Tuesday, 14th June, 2005  - Richard Farmer 
South Australia's finest struck last week to shut down a poker tournament being conducted at a local licensed club. Over in London they prepared the flotation of a company that hosts on the internet a billion poker games a year. A wonderful contrast and an example of how the world is changing faster than some national law enforcers.
The Adelaide police huffed and puffed about poker not being a game of skill and hence an illegal activity. Their job was to ensure that the only gambling going on in the City of Churches was gambling condoned by government. Hence the amazing scenes of a platoon in blue storming in to take down the names of those bold enough to have paid an entrance fee so they could compete for the title of champion.
Meanwhile, sitting at home in front of their computer screens, there were goodness knows how many South Australians betting dollars on hands with like minded souls around the world. Plenty of them I would guess because playing poker on the net is now a major past time. The Economist magazine recently reported that the listing of 23% of PartyGaming shares on the London Stock Exchange was expected to give the firm a market capitalisation of at least $US18 billion.
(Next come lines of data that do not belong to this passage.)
[src/flat_wrapper.sv]
// flat-port wrapper written by rule: the top's interface ports become plain ports
module br_flow_pack_beats_flat 
#(
  parameter int InWidth = 8,
  parameter int NumBeats = 4
)
  (clk, rst_n, bus_in_ready, bus_out_valid, bus_out_data, bus_out_count, bus_out_last, bus_in_valid, bus_in_data, bus_in_last, bus_out_ready);
  br_flow_pack_beats_if #(.InWidth(InWidth), .NumBeats(NumBeats)) bus_i ();
  input logic clk;
  input logic rst_n;
  output wire logic [$bits(bus_i.in_ready)-1:0] bus_in_ready;
  output wire logic [$bits(bus_i.out_valid)-1:0] bus_out_valid;
  output wire logic [$bits(bus_i.out_data)-1:0] bus_out_data;
  output wire logic [$bits(bus_i.out_count)-1:0] bus_out_count;
  output wire logic [$bits(bus_i.out_last)-1:0] bus_out_last;
  input wire logic [$bits(bus_i.in_valid)-1:0] bus_in_valid;
  input wire logic [$bits(bus_i.in_data)-1:0] bus_in_data;
  input wire logic [$bits(bus_i.in_last)-1:0] bus_in_last;
  input wire logic [$bits(bus_i.out_ready)-1:0] bus_out_ready;
  assign bus_in_ready = bus_i.in_ready;
  assign bus_out_valid = bus_i.out_valid;
  assign bus_out_data = bus_i.out_data;
  assign bus_out_count = bus_i.out_count;
  assign bus_out_last = bus_i.out_last;
  assign bus_i.in_valid = bus_in_valid;
  assign bus_i.in_data = bus_in_data;
  assign bus_i.in_last = bus_in_last;
  assign bus_i.out_ready = bus_out_ready;
  br_flow_pack_beats #(.InWidth(InWidth), .NumBeats(NumBeats)) u_core (.clk(clk), .rst_n(rst_n), .bus(bus_i));
endmodule
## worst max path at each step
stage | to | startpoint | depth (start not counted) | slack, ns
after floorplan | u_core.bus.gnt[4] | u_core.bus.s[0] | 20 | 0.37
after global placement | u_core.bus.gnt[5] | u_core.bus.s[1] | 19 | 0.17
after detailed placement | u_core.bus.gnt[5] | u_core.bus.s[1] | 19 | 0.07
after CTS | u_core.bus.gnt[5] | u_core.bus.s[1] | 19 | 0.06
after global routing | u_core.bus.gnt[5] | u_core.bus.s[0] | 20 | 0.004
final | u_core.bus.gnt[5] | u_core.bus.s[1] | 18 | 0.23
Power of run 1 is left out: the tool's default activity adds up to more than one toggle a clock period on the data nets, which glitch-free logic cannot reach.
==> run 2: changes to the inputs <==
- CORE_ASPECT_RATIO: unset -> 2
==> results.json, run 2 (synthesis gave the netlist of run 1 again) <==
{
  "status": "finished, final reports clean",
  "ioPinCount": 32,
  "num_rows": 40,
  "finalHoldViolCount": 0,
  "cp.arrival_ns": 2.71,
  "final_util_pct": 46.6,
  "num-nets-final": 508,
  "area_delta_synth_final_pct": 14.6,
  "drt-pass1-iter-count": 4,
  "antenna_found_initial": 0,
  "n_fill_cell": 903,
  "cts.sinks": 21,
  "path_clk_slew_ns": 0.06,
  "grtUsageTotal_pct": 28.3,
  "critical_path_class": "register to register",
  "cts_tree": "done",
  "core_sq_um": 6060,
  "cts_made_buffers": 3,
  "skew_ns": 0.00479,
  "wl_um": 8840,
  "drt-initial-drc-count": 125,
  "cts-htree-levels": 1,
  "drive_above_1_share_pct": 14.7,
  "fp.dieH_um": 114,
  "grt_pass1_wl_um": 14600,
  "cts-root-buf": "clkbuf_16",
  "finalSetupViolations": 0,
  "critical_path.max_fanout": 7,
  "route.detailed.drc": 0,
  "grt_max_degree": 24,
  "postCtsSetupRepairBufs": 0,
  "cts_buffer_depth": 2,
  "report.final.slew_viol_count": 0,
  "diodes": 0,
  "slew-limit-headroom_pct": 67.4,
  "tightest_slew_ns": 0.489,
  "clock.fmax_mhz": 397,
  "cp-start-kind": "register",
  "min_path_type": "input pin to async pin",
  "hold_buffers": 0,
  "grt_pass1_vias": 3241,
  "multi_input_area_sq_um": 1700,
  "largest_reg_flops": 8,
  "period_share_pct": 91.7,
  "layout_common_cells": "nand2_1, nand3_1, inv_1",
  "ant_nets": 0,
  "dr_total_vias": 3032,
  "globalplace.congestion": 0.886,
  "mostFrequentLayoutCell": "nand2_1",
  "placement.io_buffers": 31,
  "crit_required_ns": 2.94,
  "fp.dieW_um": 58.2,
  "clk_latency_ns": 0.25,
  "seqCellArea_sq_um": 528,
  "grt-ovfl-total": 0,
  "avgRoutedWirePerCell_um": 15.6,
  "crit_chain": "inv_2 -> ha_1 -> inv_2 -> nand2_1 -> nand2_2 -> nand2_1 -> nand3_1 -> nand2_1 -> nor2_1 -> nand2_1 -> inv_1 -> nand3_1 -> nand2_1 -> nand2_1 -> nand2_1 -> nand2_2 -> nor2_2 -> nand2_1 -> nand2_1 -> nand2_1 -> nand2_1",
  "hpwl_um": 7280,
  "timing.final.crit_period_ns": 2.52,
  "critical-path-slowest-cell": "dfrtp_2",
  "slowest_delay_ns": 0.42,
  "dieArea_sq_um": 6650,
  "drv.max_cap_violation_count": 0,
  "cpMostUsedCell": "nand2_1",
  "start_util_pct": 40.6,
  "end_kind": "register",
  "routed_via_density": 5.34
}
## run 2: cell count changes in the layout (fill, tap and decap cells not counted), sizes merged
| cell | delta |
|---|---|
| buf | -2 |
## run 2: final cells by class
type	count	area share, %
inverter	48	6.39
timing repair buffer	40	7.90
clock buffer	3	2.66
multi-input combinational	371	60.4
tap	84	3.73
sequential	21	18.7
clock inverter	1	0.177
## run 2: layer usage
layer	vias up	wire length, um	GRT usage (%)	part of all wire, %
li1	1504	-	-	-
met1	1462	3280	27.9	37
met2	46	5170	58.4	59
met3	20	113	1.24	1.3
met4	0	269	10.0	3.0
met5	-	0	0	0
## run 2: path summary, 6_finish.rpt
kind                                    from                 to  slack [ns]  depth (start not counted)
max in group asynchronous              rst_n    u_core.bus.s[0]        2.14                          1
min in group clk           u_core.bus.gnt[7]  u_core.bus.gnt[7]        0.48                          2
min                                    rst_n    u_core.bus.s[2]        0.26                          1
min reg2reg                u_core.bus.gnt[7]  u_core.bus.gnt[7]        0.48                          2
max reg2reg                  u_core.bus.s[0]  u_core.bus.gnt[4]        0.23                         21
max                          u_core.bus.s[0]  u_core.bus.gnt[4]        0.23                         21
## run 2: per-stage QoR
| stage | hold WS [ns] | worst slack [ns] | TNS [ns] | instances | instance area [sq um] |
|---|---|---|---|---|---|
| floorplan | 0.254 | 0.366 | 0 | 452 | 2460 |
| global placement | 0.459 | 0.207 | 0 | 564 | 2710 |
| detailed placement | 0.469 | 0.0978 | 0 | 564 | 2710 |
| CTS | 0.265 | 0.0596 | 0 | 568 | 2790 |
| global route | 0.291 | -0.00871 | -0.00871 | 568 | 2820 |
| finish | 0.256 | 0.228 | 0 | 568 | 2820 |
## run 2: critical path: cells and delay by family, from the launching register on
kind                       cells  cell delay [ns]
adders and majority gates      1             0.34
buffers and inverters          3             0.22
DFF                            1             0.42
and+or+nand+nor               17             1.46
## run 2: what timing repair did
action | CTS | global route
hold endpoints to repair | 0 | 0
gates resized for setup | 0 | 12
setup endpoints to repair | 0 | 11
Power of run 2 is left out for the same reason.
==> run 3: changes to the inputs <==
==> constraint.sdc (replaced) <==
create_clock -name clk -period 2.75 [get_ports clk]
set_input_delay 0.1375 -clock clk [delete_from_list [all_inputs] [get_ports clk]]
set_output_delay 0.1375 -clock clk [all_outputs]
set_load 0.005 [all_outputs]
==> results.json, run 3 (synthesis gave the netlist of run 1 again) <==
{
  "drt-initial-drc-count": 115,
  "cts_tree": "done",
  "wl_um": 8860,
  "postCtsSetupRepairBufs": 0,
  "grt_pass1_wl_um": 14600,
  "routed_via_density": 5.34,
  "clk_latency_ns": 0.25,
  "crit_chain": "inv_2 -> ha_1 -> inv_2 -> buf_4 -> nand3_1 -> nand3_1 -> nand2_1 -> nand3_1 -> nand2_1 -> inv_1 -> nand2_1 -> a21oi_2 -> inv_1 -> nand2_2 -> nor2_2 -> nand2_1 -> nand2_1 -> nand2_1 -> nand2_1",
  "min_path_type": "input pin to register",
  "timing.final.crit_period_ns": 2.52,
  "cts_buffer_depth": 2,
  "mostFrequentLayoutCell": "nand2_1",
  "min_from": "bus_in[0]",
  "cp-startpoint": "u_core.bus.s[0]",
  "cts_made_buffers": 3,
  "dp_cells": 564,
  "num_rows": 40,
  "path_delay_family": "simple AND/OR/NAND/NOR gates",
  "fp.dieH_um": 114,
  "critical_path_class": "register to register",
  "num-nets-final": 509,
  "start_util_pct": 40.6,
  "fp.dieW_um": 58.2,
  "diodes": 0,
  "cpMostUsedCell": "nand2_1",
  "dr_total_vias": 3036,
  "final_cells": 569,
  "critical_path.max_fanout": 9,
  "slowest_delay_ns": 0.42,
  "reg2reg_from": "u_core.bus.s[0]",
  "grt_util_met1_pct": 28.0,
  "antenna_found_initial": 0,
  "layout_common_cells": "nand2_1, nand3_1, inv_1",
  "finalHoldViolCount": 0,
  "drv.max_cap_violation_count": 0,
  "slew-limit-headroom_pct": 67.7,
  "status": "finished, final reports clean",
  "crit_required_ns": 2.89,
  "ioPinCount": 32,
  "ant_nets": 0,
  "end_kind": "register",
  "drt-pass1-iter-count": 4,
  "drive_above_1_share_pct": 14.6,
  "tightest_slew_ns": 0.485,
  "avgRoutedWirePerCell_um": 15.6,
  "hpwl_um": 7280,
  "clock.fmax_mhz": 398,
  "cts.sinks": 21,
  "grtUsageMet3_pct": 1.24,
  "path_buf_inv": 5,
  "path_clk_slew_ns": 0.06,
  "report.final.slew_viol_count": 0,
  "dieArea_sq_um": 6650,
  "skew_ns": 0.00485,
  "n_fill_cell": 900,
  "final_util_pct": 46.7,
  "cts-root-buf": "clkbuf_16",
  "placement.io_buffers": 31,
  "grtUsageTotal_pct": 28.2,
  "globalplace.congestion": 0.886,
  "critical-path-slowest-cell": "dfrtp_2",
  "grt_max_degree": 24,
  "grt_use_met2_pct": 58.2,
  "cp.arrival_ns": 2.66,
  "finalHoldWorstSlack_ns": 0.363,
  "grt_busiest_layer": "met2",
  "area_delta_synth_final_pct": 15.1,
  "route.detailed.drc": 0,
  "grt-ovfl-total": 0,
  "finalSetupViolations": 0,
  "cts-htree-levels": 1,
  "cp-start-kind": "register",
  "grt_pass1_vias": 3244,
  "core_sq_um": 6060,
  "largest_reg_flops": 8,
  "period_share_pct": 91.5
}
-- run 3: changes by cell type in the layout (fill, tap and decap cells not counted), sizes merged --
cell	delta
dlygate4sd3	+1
## src/rtl/sub_scheduler.sv

```systemverilog
// sub_scheduler: round-robin arbiter sharing one Subtractor datapath among N_REQ channels.
// Define SUBSCHED_TIMEOUT_EN to build the WAIT-state timeout abort (res_err); otherwise res_err is 0.
module sub_scheduler #(
   parameter int unsigned N_REQ   = 4,
   parameter int unsigned DATA_W  = 32,
   parameter int unsigned TIMEOUT = 16
) (
   input  logic                     M100CLK,
   input  logic                     reset,
   input  logic [N_REQ-1:0]         req_valid,
   input  logic [N_REQ*DATA_W-1:0]  req_i,
   input  logic [N_REQ*DATA_W-1:0]  req_q,
   output logic [N_REQ-1:0]         req_grant,
   output logic [DATA_W-1:0]        sub_i,
   output logic [DATA_W-1:0]        sub_q,
   output logic                     sub_reset,
   input  logic                     sub_ready,
   input  logic [DATA_W-1:0]        sub_sum,
   output logic                     res_valid,
   input  logic                     res_ready,
   output logic [$clog2(N_REQ)-1:0] res_tag,
   output logic [DATA_W-1:0]        res_sum,
   output logic                     res_err,
   output logic                     busy
);

   localparam int unsigned PTR_W = $clog2(N_REQ);

   localparam logic [1:0] S_IDLE  = 2'd0;
   localparam logic [1:0] S_ISSUE = 2'd1;
   localparam logic [1:0] S_WAIT  = 2'd2;
   localparam logic [1:0] S_HOLD  = 2'd3;

   localparam logic [PTR_W-1:0] PTR_LAST = PTR_W'(N_REQ - 1);
   localparam logic [PTR_W-1:0] PTR_ONE  = PTR_W'(1);

   if (N_REQ < 2 || N_REQ > 8 || DATA_W < 1 || TIMEOUT < 1) begin : g_param_check
      $error("sub_scheduler: illegal parameter set");
   end

   logic [1:0]        state_q,     state_d;
   logic [PTR_W-1:0]  rr_ptr_q,    rr_ptr_d;
   logic [PTR_W-1:0]  winner_q,    winner_d;
   logic [DATA_W-1:0] sub_i_q,     sub_i_d;
   logic [DATA_W-1:0] sub_q_q,     sub_q_d;
   logic [N_REQ-1:0]  grant_q,     grant_d;
   logic              res_valid_q, res_valid_d;
   logic [PTR_W-1:0]  res_tag_q,   res_tag_d;
   logic [DATA_W-1:0] res_sum_q,   res_sum_d;

`ifdef SUBSCHED_TIMEOUT_EN
   localparam int unsigned TMO_W = $clog2(TIMEOUT + 1);
   localparam logic [TMO_W-1:0] TMO_LAST = TMO_W'(TIMEOUT - 1);
   localparam logic [TMO_W-1:0] TMO_ONE  = TMO_W'(1);

   logic [TMO_W-1:0]  tmo_cnt_q,   tmo_cnt_d;
   logic              res_err_q,   res_err_d;
`endif

   // First asserted request at or after rr_ptr, searching upward with wrap.
   logic             arb_found;
   logic [PTR_W-1:0] arb_idx;

   always_comb begin
      logic [PTR_W-1:0] cand;
      arb_found = 1'b0;
      arb_idx   = '0;
      cand      = rr_ptr_q;
      for (int unsigned off = 0; off < N_REQ; off++) begin
         if (!arb_found && req_valid[cand]) begin
            arb_found = 1'b1;
            arb_idx   = cand;
         end
         cand = (cand == PTR_LAST) ? '0 : cand + PTR_ONE;
      end
   end

   always_comb begin
      state_d     = state_q;
      rr_ptr_d    = rr_ptr_q;
      winner_d    = winner_q;
      sub_i_d     = sub_i_q;
      sub_q_d     = sub_q_q;
      grant_d     = '0;
      res_valid_d = res_valid_q;
      res_tag_d   = res_tag_q;
      res_sum_d   = res_sum_q;
`ifdef SUBSCHED_TIMEOUT_EN
      tmo_cnt_d   = tmo_cnt_q;
      res_err_d   = res_err_q;
`endif

      case (state_q)
         S_IDLE: begin
            if (arb_found) begin
               winner_d          = arb_idx;
               sub_i_d           = req_i[arb_idx*DATA_W +: DATA_W];
               sub_q_d           = req_q[arb_idx*DATA_W +: DATA_W];
               grant_d[arb_idx]  = 1'b1;
               state_d           = S_ISSUE;
            end
         end
         S_ISSUE: begin
`ifdef SUBSCHED_TIMEOUT_EN
            tmo_cnt_d = '0;
`endif
            state_d = S_WAIT;
         end
         S_WAIT: begin
            if (sub_ready) begin
               res_sum_d   = sub_sum;
               res_valid_d = 1'b1;
               res_tag_d   = winner_q;
               state_d     = S_HOLD;
            end
`ifdef SUBSCHED_TIMEOUT_EN
            else if (tmo_cnt_q == TMO_LAST) begin
               res_sum_d   = '0;
               res_valid_d = 1'b1;
               res_err_d   = 1'b1;
               res_tag_d   = winner_q;
               state_d     = S_HOLD;
            end else begin
               tmo_cnt_d = tmo_cnt_q + TMO_ONE;
            end
`endif
         end
         S_HOLD: begin
            if (res_valid_q && res_ready) begin
               res_valid_d = 1'b0;
               rr_ptr_d    = (winner_q == PTR_LAST) ? '0 : winner_q + PTR_ONE;
               state_d     = S_IDLE;
`ifdef SUBSCHED_TIMEOUT_EN
               res_err_d   = 1'b0;
`endif
            end
         end
         default: state_d = S_IDLE;
      endcase
   end

   always_ff @(posedge M100CLK) begin
      if (!reset) begin
         state_q     <= S_IDLE;
         rr_ptr_q    <= '0;
         winner_q    <= '0;
         sub_i_q     <= '0;
         sub_q_q     <= '0;
         grant_q     <= '0;
         res_valid_q <= 1'b0;
         res_tag_q   <= '0;
         res_sum_q   <= '0;
`ifdef SUBSCHED_TIMEOUT_EN
         tmo_cnt_q   <= '0;
         res_err_q   <= 1'b0;
`endif
      end else begin
         state_q     <= state_d;
         rr_ptr_q    <= rr_ptr_d;
         winner_q    <= winner_d;
         sub_i_q     <= sub_i_d;
         sub_q_q     <= sub_q_d;
         grant_q     <= grant_d;
         res_valid_q <= res_valid_d;
         res_tag_q   <= res_tag_d;
         res_sum_q   <= res_sum_d;
`ifdef SUBSCHED_TIMEOUT_EN
         tmo_cnt_q   <= tmo_cnt_d;
         res_err_q   <= res_err_d;
`endif
      end
   end

   assign req_grant = grant_q;
   assign sub_i     = sub_i_q;
   assign sub_q     = sub_q_q;
   assign sub_reset = (state_q == S_IDLE) || (state_q == S_HOLD);
   assign busy      = (state_q != S_IDLE);
   assign res_valid = res_valid_q;
   assign res_tag   = res_tag_q;
   assign res_sum   = res_sum_q;
`ifdef SUBSCHED_TIMEOUT_EN
   assign res_err   = res_err_q;
`else
   assign res_err   = 1'b0;
`endif

endmodule

```
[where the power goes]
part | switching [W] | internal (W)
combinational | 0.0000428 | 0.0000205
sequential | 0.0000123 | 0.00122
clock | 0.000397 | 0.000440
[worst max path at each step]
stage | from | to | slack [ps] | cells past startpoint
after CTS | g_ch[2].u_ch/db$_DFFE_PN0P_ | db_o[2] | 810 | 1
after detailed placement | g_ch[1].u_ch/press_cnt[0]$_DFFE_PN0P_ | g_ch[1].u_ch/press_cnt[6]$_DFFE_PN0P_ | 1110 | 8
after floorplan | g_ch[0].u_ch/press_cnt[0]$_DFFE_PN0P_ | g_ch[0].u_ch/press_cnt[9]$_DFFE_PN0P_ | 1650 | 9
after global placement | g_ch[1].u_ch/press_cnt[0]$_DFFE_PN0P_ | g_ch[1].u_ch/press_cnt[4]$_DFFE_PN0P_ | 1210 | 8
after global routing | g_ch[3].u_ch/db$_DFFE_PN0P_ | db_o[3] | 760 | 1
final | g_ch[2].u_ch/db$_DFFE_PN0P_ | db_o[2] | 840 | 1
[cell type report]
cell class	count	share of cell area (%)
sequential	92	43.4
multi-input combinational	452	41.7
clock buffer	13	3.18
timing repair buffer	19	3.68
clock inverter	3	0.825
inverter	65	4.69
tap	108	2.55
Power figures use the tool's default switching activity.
That will make it one of the 100 biggest firms in Britain.
Australian Governments, desperately clinging to gambling as a major revenue source, appear unaware of the changes that the internet is bringing. For it is not only internet poker sites that are booming. There are sports books and casinos aplenty and a growing number of horse race punters have now discovered that the Betfair betting exchange (the English site Glug uses to calculate most of its Election Indicators) now operates on Australian races and that having up to 5% deducted from winnings beats the hell out of the 14% deducted by the TABs.

Tuesday, 7 June 2005

A Cautionary Tale for Political Mr Fixits

A trial started in Adelaide this week that should have the attention of political apparatchiks throughout the nation and from both sides of politics. Facing the court is a former ministerial adviser to the South Australian government and as details of the case unfold there are sure to be many Mr Fixits who think that “there but for the grace of God go I”.
Randall Ashbourne, 51, has pleaded not guilty to improperly using the influence of his position “to bring benefit to former state Labor backbencher and deputy leader Ralph Clarke” between 1 April and 21 November 2002. The allegation is that Mr Ashbourne offered Mr Clarke a seat on a government board if he agreed to drop a defamation suit he had brought against Attorney General Michael Atkinson.
With the trial just under way, this is not the time for commenting on the use by politicians of all stripes of jobs for the boys. Suffice it to say that the Deputy Prime Minister John Anderson should take particular notice of the potential consequences of trying to buy off an opponent with a cushy government job.